Almost overnight, the Himalayas became visible from a distance for the first time in years. Rivers flowed free of toxic pollutants and the air sparkled with blue skies in major cities such as New Delhi and Los Angeles. While internet rumors of swans and dolphins returning to Venetian canals were debunked, the idea that “nature is healing” in 2020 quickly took root.
Unfortunately, any silver lining from the pandemic remains murky in the oceans.
At the American Geophysical Union 2020 Fall Meeting, a team of scientists, including Christopher Sabine, oceanography professor at the University of Hawaii at Manoa, shared the results of their research that showed no detectable slowing of ocean acidification due to COVID-19 emissions reductions. Even at emissions reductions four times the rate of those in the first half of 2020, the change would be barely noticeable.
“It’s almost impossible to see it in pH,” said Nicole Lovenduski, University of Colorado associate professor and lead author of the study. “So has this solved ocean acidification? No, it has not.”
On the bright side, the researchers now have a better idea of where to look for the signs of impacts on the Earth system from emissions reductions, what they will look like and the resources they will need to gather that data.
Lovenduski analyzed data shared by a group of Canadian modelers, who ran a suite of experiments to see how the climate has been impacted by the reduction in emissions in 2020. Using a fingerprinting technique on the data often used to differentiate humans’ impacts on the climate from non-human impacts such as volcanic eruptions, the team separated COVID-19 emissions reductions from non-human influences on the oceans.
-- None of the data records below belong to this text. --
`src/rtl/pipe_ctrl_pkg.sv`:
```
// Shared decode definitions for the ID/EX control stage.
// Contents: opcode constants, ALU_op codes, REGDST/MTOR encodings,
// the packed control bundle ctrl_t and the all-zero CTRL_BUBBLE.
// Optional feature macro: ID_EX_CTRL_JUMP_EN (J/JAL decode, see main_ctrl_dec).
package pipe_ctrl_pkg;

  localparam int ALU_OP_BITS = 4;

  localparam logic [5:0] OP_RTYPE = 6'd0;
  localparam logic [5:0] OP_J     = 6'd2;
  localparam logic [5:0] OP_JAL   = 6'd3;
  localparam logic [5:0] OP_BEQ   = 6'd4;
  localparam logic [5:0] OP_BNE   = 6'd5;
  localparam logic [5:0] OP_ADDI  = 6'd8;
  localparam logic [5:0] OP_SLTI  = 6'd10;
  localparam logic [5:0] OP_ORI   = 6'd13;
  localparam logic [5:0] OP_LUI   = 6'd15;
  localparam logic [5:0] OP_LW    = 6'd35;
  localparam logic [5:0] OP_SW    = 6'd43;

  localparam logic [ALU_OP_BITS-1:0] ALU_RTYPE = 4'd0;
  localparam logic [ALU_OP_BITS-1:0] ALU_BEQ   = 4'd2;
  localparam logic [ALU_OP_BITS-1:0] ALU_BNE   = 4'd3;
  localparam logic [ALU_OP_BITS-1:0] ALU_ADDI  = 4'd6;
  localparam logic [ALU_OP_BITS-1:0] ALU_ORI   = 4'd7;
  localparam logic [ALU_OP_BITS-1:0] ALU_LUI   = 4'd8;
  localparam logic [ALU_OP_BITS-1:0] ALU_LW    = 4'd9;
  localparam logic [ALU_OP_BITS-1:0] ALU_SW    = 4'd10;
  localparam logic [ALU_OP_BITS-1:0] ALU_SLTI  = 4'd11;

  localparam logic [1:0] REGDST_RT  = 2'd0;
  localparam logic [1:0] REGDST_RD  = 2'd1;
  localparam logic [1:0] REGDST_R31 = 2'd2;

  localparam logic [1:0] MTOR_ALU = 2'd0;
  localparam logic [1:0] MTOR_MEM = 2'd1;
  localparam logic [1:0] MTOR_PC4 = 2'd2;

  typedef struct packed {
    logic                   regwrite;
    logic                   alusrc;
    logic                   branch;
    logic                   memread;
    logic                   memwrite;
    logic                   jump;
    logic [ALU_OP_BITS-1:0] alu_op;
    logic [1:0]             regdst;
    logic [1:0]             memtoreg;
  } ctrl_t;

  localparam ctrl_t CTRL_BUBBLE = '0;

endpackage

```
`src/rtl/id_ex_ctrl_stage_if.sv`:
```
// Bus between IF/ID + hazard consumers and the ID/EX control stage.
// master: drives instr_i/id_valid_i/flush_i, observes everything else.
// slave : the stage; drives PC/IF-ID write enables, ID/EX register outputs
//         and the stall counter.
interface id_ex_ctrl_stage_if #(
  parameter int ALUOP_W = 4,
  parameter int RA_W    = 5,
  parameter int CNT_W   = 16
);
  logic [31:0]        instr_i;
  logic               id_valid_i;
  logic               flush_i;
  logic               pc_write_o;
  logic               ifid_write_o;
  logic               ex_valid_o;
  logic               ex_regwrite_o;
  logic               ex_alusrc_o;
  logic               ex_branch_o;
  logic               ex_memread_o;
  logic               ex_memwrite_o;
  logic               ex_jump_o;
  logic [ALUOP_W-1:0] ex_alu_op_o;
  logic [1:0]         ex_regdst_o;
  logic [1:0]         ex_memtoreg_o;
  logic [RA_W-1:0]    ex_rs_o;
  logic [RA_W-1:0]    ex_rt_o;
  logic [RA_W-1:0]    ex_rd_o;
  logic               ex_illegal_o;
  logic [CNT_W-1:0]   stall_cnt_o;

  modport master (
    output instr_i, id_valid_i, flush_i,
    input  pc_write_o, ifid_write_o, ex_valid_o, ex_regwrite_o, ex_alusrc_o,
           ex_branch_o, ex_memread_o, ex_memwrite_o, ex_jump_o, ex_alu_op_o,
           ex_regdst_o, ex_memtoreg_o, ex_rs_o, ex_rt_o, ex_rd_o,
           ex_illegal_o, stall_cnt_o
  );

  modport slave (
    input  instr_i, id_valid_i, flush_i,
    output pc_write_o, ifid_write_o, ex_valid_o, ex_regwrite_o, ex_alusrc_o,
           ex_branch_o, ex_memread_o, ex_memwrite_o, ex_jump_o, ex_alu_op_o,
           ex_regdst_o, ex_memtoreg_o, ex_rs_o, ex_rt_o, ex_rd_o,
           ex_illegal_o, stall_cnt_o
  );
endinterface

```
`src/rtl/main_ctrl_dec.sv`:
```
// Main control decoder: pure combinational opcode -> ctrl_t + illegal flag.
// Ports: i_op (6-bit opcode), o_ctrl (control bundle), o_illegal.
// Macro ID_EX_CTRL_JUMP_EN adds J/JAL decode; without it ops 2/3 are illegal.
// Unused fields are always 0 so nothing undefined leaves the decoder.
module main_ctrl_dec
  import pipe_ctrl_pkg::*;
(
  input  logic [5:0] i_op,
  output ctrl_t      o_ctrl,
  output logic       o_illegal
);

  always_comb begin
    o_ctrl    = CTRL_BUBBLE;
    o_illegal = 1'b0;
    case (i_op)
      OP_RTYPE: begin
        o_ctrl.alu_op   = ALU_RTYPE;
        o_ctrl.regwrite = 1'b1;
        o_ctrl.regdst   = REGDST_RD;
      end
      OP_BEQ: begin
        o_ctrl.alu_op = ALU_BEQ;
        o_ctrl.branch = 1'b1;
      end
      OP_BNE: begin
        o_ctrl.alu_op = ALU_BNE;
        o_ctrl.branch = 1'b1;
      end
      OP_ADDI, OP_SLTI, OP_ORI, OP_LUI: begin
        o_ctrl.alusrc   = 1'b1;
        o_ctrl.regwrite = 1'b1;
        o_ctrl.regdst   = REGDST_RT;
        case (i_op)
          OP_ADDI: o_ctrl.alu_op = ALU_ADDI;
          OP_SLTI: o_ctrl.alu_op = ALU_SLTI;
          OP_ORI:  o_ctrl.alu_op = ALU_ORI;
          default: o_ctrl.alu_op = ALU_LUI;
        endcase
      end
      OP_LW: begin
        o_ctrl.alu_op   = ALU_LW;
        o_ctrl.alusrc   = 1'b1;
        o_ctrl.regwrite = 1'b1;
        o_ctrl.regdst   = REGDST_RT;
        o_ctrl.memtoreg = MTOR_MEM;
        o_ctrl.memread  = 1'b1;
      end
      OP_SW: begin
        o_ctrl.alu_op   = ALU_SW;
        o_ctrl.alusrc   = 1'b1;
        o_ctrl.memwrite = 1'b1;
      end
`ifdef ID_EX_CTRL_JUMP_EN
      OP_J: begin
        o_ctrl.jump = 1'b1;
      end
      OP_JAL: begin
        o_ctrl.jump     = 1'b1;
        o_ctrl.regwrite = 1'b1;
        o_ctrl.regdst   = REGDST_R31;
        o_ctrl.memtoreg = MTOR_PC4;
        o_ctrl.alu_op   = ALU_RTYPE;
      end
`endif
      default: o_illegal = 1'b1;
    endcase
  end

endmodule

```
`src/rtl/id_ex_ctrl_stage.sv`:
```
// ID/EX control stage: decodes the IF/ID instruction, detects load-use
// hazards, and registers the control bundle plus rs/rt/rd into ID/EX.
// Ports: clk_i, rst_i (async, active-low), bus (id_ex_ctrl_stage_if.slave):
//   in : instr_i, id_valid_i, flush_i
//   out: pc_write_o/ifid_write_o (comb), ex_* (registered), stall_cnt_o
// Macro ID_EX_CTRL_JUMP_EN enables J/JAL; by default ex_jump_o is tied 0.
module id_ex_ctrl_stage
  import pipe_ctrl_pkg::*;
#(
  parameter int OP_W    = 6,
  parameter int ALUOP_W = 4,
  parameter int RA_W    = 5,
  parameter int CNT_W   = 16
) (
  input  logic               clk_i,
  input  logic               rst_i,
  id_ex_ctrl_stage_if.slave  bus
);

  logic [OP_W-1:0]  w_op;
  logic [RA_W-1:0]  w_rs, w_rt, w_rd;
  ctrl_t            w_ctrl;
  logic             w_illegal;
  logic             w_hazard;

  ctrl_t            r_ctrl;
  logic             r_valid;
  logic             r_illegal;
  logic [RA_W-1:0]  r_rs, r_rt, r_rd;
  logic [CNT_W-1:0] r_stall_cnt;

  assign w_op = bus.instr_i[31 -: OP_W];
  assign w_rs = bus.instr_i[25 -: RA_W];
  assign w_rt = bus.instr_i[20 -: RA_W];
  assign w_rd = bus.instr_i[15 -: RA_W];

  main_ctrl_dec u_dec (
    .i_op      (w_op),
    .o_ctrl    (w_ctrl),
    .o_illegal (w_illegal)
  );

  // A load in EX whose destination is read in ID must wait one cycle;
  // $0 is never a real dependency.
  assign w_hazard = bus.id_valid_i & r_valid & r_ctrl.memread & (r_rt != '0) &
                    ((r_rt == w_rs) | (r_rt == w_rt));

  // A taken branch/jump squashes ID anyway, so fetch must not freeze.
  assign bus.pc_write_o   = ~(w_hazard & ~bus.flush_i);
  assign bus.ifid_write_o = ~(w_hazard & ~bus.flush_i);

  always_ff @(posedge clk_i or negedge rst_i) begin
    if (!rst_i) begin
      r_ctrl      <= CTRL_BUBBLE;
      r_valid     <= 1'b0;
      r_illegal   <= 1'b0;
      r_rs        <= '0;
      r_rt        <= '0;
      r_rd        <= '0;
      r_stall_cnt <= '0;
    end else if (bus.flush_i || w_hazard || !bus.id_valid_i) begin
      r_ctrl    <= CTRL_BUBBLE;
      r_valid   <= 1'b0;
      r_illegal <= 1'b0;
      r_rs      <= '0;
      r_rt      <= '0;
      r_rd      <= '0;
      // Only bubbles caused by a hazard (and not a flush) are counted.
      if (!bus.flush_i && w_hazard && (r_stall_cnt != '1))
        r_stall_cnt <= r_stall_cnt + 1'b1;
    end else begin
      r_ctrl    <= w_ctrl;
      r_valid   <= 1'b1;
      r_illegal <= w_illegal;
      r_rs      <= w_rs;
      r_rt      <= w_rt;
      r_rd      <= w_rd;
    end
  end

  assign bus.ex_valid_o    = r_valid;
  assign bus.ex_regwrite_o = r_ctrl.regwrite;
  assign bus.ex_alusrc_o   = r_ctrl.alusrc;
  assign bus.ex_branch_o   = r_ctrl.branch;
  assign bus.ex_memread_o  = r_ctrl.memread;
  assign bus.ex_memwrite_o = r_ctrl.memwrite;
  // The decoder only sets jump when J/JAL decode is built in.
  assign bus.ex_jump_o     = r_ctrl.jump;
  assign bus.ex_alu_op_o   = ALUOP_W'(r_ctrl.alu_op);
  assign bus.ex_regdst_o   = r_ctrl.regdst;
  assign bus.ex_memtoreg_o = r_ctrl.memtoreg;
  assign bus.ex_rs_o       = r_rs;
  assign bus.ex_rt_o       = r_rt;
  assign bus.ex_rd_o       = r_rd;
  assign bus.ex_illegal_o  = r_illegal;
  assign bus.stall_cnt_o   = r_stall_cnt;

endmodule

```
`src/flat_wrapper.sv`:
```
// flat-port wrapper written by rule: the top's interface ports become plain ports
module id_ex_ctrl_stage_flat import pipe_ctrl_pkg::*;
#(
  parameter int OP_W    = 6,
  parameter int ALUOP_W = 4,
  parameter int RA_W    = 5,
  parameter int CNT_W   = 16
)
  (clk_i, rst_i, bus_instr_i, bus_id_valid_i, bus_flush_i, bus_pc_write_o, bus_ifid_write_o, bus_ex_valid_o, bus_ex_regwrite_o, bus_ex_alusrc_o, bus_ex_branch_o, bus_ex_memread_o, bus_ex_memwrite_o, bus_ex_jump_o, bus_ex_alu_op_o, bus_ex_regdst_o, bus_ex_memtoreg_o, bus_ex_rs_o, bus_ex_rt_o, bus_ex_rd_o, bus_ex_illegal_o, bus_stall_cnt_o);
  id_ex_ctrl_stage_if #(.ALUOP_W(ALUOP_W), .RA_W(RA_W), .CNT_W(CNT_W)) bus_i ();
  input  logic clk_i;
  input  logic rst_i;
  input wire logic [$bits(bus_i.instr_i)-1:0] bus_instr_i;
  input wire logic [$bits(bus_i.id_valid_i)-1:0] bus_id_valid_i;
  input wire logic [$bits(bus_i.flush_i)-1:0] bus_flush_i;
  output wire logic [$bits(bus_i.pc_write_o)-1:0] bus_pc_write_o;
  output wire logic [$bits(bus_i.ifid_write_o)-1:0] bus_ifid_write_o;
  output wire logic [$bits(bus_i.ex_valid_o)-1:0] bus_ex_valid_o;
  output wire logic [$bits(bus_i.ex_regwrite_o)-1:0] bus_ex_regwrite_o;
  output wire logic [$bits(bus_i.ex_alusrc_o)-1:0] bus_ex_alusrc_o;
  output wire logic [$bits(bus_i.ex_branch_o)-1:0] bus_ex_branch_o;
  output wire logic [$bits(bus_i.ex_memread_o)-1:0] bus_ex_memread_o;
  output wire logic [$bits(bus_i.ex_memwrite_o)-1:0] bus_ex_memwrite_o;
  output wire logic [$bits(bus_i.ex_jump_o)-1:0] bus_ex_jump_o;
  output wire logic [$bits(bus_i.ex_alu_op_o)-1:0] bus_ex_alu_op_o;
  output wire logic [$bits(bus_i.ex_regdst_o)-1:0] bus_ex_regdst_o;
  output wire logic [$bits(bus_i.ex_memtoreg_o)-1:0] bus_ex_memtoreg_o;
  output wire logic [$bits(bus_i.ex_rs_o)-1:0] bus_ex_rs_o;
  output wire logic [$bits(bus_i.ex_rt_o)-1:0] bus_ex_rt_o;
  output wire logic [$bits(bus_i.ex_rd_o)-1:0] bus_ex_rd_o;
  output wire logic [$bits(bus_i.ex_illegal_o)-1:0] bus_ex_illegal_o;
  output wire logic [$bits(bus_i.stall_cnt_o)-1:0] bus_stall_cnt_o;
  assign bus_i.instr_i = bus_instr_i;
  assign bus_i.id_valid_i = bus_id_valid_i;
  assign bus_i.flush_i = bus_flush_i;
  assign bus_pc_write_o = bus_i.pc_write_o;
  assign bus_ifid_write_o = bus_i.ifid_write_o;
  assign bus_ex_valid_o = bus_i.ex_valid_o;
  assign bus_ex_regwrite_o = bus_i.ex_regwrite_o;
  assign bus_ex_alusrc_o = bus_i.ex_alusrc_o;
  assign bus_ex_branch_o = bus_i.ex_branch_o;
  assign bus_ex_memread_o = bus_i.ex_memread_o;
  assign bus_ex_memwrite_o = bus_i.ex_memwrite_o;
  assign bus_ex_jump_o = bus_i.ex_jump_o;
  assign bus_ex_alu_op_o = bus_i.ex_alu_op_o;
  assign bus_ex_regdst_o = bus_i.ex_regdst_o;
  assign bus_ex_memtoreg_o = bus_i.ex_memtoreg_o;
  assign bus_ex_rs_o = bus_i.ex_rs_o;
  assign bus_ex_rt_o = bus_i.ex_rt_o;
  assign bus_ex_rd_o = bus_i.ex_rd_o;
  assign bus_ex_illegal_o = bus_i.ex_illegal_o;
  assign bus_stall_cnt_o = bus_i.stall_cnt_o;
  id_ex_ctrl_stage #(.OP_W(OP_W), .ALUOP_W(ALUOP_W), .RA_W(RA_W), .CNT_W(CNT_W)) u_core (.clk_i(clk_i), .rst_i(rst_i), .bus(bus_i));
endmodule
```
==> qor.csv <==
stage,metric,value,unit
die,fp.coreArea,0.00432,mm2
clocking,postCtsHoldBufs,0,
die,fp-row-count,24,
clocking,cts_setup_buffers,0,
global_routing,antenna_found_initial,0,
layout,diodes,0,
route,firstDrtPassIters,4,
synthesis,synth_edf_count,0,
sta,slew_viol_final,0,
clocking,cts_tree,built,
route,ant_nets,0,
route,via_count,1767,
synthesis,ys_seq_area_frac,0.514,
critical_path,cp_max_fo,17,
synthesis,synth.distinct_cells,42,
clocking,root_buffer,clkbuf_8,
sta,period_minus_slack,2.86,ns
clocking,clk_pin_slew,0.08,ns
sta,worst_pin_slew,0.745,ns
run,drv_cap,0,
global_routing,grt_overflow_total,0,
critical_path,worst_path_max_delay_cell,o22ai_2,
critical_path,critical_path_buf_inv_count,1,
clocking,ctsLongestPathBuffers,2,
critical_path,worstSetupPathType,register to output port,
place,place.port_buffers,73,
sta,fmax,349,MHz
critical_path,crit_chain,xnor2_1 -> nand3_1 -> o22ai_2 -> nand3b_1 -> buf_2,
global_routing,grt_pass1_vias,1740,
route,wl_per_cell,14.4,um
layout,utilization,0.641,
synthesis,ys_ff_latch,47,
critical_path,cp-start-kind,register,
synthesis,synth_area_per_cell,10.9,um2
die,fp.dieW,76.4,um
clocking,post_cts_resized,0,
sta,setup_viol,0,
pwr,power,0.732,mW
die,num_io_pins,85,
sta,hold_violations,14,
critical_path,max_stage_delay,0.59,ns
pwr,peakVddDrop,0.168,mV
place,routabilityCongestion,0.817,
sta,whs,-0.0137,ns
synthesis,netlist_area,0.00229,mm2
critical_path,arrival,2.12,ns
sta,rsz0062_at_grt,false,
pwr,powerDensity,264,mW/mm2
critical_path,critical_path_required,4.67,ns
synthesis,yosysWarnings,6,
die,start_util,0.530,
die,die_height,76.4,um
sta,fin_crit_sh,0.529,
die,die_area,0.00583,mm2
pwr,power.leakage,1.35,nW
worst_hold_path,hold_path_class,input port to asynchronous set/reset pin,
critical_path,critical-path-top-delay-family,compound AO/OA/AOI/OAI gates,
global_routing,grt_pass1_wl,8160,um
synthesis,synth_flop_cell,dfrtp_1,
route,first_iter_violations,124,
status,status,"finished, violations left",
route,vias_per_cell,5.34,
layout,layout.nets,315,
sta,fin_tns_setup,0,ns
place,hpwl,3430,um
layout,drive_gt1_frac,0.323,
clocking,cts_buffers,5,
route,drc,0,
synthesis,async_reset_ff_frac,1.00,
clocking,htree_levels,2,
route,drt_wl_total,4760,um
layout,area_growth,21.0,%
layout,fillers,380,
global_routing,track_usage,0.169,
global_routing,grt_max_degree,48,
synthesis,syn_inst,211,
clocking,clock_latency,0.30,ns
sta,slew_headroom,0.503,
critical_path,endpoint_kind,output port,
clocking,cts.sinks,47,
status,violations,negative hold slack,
While they found no perceptible change in ocean acidity, their analysis showed that by 2021, the oceans will be absorbing slightly less carbon from the atmosphere due to COVID-19 emissions reductions.
Though it is too soon to measure ocean changes from the COVID-19 related carbon emissions reductions, there is a network of ocean observatories regularly making the measurements necessary to detect the signal when it does show up.
“We are constantly monitoring the carbon concentrations in the ocean and the atmosphere around Hawaii,” said Sabine. “If emissions continue to drop, we are well positioned to document the positive impact that will have on our ocean chemistry and the health of our coral reefs.”
Studying the COVID-19 signal in the ocean provides a unique opportunity to understand how implementing the emissions reductions called for in the Paris Agreement will benefit our state and the world.